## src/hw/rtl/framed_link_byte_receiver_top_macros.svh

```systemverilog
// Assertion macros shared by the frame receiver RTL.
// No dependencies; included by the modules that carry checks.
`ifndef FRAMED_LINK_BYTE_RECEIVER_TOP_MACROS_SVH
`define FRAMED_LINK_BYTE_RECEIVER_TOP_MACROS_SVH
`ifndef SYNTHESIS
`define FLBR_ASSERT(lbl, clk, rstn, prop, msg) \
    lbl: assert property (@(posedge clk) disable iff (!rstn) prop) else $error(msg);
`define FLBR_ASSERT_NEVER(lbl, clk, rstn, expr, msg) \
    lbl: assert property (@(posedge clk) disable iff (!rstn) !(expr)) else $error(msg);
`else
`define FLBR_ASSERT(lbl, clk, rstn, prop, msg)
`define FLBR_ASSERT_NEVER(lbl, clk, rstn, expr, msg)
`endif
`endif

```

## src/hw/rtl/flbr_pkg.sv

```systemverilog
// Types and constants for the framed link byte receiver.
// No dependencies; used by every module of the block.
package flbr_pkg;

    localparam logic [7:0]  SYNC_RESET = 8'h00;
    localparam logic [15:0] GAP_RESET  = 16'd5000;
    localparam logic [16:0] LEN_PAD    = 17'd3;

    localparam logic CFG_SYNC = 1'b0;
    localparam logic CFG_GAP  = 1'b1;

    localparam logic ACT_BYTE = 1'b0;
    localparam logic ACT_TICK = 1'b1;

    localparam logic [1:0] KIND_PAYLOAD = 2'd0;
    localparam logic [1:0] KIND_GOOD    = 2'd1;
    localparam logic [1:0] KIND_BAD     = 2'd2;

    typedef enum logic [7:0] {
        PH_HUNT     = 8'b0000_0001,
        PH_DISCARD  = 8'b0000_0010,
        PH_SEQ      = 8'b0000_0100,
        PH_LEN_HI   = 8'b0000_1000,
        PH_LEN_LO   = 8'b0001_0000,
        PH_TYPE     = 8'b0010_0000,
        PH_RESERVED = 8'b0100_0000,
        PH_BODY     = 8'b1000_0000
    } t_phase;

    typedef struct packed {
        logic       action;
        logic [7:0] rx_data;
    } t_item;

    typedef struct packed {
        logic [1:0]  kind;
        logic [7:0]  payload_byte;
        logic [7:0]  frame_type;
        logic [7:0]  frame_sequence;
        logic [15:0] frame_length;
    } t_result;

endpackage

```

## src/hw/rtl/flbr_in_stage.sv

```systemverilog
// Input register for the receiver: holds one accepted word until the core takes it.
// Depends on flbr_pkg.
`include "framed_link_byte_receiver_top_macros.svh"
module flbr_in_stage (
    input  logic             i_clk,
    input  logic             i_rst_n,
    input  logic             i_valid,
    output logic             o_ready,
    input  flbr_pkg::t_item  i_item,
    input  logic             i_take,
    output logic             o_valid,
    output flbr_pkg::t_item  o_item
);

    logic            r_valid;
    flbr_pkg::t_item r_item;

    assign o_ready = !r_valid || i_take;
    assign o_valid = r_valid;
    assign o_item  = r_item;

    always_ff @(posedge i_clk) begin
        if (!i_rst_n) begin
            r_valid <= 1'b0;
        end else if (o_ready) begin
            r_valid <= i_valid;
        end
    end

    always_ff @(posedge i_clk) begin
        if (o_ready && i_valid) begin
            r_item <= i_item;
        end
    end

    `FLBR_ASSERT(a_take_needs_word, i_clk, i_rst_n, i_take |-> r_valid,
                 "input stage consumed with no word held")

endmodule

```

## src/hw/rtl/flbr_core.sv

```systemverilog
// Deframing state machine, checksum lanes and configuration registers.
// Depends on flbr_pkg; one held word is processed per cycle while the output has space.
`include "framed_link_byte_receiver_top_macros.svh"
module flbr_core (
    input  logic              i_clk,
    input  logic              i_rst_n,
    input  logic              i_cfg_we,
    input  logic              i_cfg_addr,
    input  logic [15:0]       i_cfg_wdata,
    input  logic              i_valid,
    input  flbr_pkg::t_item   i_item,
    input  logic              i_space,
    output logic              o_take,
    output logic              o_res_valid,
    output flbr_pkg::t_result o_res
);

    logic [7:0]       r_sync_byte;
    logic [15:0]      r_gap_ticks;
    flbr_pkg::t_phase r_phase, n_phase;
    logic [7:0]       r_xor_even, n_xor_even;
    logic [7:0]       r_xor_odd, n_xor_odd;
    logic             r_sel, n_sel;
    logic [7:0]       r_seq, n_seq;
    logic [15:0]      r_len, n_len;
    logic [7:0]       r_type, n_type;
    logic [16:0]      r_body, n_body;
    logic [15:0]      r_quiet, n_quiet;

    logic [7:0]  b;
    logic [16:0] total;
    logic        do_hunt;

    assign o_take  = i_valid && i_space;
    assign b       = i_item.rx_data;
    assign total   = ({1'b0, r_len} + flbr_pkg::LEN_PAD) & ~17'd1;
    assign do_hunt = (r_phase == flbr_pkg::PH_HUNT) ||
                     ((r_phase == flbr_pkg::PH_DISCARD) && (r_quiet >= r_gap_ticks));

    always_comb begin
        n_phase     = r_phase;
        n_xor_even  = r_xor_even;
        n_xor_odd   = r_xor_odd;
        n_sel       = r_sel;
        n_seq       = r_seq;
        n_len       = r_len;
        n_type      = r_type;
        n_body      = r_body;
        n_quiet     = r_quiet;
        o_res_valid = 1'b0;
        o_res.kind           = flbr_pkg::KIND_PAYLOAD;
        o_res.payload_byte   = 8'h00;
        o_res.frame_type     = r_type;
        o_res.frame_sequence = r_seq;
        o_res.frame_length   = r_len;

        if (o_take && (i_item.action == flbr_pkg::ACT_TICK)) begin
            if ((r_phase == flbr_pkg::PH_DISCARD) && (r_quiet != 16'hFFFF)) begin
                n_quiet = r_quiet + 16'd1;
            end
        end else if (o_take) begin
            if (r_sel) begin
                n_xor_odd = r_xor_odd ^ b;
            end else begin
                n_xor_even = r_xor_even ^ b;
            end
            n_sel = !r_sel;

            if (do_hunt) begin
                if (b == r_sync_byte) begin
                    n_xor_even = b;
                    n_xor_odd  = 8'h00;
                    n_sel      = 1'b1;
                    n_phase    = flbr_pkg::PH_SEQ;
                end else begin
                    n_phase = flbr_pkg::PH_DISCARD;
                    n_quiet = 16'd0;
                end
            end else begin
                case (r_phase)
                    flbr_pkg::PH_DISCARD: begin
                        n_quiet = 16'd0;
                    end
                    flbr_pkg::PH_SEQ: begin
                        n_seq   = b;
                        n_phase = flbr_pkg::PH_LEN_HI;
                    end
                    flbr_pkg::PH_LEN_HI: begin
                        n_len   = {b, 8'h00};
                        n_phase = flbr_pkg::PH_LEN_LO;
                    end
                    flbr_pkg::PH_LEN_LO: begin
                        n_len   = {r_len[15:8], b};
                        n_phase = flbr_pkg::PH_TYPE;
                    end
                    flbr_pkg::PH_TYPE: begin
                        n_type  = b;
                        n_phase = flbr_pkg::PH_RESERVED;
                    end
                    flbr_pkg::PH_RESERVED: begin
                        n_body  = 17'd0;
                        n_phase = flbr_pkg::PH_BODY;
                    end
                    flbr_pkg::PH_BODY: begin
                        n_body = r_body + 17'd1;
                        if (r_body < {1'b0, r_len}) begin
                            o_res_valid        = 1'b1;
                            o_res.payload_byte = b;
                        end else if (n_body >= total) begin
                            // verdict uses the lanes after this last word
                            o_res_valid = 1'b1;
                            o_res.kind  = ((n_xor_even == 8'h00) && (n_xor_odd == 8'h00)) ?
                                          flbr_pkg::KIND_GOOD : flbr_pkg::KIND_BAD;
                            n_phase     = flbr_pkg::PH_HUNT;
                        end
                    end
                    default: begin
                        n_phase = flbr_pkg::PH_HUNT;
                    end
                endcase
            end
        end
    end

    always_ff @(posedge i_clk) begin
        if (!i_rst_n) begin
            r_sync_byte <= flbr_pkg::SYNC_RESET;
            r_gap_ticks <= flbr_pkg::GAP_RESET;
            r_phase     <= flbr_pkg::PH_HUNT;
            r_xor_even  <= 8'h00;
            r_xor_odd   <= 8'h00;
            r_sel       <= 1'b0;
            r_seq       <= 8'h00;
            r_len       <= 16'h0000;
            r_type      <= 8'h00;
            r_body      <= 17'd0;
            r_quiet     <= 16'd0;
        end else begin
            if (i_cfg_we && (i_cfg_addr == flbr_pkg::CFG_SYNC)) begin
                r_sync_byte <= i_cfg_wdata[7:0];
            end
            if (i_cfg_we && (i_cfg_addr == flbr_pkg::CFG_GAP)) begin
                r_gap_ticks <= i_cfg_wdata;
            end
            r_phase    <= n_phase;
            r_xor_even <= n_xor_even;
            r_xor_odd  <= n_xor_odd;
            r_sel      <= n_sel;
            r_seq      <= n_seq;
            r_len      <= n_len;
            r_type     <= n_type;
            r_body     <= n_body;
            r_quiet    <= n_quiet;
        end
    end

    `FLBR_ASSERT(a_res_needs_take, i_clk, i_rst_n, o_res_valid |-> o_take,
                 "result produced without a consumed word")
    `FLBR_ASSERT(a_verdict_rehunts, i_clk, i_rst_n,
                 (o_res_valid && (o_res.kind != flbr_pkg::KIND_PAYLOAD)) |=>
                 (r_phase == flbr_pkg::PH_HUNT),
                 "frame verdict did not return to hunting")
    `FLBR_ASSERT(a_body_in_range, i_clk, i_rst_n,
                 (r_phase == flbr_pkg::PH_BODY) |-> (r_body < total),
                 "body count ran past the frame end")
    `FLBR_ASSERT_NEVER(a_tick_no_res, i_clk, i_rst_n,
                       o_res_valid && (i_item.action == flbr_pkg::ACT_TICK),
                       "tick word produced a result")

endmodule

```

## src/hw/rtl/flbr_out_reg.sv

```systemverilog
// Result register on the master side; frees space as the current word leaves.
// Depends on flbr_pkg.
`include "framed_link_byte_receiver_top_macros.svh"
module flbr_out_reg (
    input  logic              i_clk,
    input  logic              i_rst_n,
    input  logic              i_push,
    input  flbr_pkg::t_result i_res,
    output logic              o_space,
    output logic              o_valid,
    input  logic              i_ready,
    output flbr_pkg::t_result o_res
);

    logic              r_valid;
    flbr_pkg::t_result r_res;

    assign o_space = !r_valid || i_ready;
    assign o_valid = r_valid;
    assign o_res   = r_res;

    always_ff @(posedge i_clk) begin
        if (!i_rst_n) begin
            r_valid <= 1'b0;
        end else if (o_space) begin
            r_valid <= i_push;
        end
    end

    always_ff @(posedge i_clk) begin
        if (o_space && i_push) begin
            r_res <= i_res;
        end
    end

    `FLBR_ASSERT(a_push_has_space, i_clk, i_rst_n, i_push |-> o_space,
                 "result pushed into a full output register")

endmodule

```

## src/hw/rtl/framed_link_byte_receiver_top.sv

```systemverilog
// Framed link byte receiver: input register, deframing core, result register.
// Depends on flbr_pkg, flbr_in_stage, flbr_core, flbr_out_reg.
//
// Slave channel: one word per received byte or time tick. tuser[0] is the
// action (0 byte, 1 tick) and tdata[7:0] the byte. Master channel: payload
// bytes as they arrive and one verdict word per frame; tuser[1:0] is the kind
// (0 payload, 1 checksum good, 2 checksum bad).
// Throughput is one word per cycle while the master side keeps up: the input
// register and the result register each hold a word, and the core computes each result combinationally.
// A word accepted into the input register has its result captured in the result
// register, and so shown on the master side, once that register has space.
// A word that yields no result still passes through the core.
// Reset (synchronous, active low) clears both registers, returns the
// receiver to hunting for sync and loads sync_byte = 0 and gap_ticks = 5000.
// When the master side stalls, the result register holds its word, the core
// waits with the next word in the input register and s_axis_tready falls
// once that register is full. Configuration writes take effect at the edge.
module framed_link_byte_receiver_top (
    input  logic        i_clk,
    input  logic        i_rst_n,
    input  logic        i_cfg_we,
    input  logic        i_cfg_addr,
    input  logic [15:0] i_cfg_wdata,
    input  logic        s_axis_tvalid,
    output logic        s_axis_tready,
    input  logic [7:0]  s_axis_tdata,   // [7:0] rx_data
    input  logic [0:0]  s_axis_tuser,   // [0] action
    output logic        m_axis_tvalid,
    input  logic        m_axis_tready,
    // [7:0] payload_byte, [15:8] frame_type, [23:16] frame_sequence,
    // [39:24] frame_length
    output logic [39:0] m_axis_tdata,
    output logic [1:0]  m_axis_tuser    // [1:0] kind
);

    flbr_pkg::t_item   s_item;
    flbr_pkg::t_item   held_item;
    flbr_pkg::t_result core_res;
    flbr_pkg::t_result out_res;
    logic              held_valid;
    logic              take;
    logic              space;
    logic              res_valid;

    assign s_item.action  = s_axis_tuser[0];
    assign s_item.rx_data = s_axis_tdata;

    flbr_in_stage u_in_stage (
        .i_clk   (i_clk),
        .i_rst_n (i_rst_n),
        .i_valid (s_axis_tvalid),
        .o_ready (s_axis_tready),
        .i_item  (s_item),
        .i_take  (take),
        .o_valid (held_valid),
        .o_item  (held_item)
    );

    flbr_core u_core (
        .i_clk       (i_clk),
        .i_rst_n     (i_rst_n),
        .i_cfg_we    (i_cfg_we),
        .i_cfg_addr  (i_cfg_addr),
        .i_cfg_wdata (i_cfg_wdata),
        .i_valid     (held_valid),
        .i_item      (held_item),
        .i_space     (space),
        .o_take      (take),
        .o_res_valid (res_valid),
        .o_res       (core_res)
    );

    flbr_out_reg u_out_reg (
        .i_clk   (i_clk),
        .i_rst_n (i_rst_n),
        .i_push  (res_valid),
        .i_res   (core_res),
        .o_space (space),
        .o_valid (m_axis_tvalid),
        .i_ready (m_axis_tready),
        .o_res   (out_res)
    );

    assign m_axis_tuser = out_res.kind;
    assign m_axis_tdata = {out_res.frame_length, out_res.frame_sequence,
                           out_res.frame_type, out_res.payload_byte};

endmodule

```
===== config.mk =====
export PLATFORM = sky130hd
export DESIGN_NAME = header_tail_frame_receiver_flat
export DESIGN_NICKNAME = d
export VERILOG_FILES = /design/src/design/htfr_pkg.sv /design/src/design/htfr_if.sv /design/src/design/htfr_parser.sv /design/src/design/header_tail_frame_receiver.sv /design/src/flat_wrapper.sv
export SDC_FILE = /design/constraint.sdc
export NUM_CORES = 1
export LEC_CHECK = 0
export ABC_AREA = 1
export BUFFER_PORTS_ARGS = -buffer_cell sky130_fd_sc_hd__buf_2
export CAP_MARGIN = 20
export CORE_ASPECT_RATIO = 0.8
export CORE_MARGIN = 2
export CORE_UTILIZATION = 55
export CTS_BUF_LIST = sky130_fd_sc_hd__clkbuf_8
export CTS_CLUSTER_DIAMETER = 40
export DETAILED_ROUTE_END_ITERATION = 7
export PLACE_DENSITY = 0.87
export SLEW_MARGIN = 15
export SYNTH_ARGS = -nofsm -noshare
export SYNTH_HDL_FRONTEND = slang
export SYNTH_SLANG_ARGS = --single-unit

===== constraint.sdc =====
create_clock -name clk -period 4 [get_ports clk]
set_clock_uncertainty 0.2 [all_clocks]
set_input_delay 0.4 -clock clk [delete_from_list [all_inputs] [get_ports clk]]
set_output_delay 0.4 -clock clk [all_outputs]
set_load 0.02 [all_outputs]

+-------+

● **What the task requires**:
Everything from the first line of the entries above through the line with "## src/hw/rtl/flbr_in_stage.sv" is to be reproduced exactly, and nothing else.

● **Written answer**:
## src/hw/rtl/framed_link_byte_receiver_top_macros.svh

```systemverilog
// Assertion macros shared by the frame receiver RTL.
// No dependencies; included by the modules that carry checks.
`ifndef FRAMED_LINK_BYTE_RECEIVER_TOP_MACROS_SVH
`define FRAMED_LINK_BYTE_RECEIVER_TOP_MACROS_SVH
`ifndef SYNTHESIS
`define FLBR_ASSERT(lbl, clk, rstn, prop, msg) \
    lbl: assert property (@(posedge clk) disable iff (!rstn) prop) else $error(msg);
`define FLBR_ASSERT_NEVER(lbl, clk, rstn, expr, msg) \
    lbl: assert property (@(posedge clk) disable iff (!rstn) !(expr)) else $error(msg);
`else
`define FLBR_ASSERT(lbl, clk, rstn, prop, msg)
`define FLBR_ASSERT_NEVER(lbl, clk, rstn, expr, msg)
`endif
`endif

```

## src/hw/rtl/flbr_pkg.sv

```systemverilog
// Types and constants for the framed link byte receiver.
// No dependencies; used by every module of the block.
package flbr_pkg;

    localparam logic [7:0]  SYNC_RESET = 8'h00;
    localparam logic [15:0] GAP_RESET  = 16'd5000;
    localparam logic [16:0] LEN_PAD    = 17'd3;

    localparam logic CFG_SYNC = 1'b0;
    localparam logic CFG_GAP  = 1'b1;

    localparam logic ACT_BYTE = 1'b0;
    localparam logic ACT_TICK = 1'b1;

    localparam logic [1:0] KIND_PAYLOAD = 2'd0;
    localparam logic [1:0] KIND_GOOD    = 2'd1;
    localparam logic [1:0] KIND_BAD     = 2'd2;

    typedef enum logic [7:0] {
        PH_HUNT     = 8'b0000_0001,
        PH_DISCARD  = 8'b0000_0010,
        PH_SEQ      = 8'b0000_0100,
        PH_LEN_HI   = 8'b0000_1000,
        PH_LEN_LO   = 8'b0001_0000,
        PH_TYPE     = 8'b0010_0000,
        PH_RESERVED = 8'b0100_0000,
        PH_BODY     = 8'b1000_0000
    } t_phase;

    typedef struct packed {
        logic       action;
        logic [7:0] rx_data;
    } t_item;

    typedef struct packed {
        logic [1:0]  kind;
        logic [7:0]  payload_byte;
        logic [7:0]  frame_type;
        logic [7:0]  frame_sequence;
        logic [15:0] frame_length;
    } t_result;

endpackage

```

## src/hw/rtl/flbr_in_stage.sv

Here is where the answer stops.